BEGIN Input for this task

--- config.mk ---
export PLATFORM = sky130hd
export DESIGN_NAME = spike_rate_decoder
export DESIGN_NICKNAME = d
export VERILOG_FILES = /design/src/rtl/spike_rate_decoder.sv
export SDC_FILE = /design/constraint.sdc
export NUM_CORES = 1
export LEC_CHECK = 0
export ABC_AREA = 1
export BUFFER_PORTS_ARGS = -buffer_cell sky130_fd_sc_hd__buf_2
export CAP_MARGIN = 20
export CORE_MARGIN = 2
export CORE_UTILIZATION = 60
export DETAILED_ROUTE_END_ITERATION = 8
export MAX_ROUTING_LAYER = met4
export PLACE_DENSITY = 0.77
export RECOVER_POWER = 100
export SLEW_MARGIN = 20
export SYNTH_ARGS = -nofsm -noshare
export SYNTH_HDL_FRONTEND = slang
export SYNTH_SLANG_ARGS = --single-unit
--- constraint.sdc ---
create_clock -name clk -period 5.49 [get_ports clk]
set_input_delay 0.549 -clock clk [delete_from_list [all_inputs] [get_ports clk]]
set_output_delay 0.549 -clock clk [all_outputs]
set_load 0.05 [all_outputs]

END Input for this task

:: What the task asks ::
Send back all of the entries exactly, with nothing missing.

:: Solution for this problem ::
--- config.mk ---
export PLATFORM = sky130hd
export DESIGN_NAME = spike_rate_decoder
export DESIGN_NICKNAME = d
export VERILOG_FILES = /design/src/rtl/spike_rate_decoder.sv
export SDC_FILE = /design/constraint.sdc
export NUM_CORES = 1
export LEC_CHECK = 0
export ABC_AREA = 1
export BUFFER_PORTS_ARGS = -buffer_cell sky130_fd_sc_hd__buf_2
export CAP_MARGIN = 20
export CORE_MARGIN = 2
export CORE_UTILIZATION = 60
export DETAILED_ROUTE_END_ITERATION = 8
export MAX_ROUTING_LAYER = met4
export PLACE_DENSITY = 0.77
export RECOVER_POWER = 100
export SLEW_MARGIN = 20
export SYNTH_ARGS = -nofsm -noshare
export SYNTH_HDL_FRONTEND = slang
export SYNTH_SLANG_ARGS = --single-unit
--- constraint.sdc ---
create_clock -name clk -period 5.49 [get_ports clk]
set_input_delay 0.549 -clock clk [delete_from_list [all_inputs] [get_ports clk]]
set_output_delay 0.549 -clock clk [all_outputs]
set_load 0.05 [all_outputs]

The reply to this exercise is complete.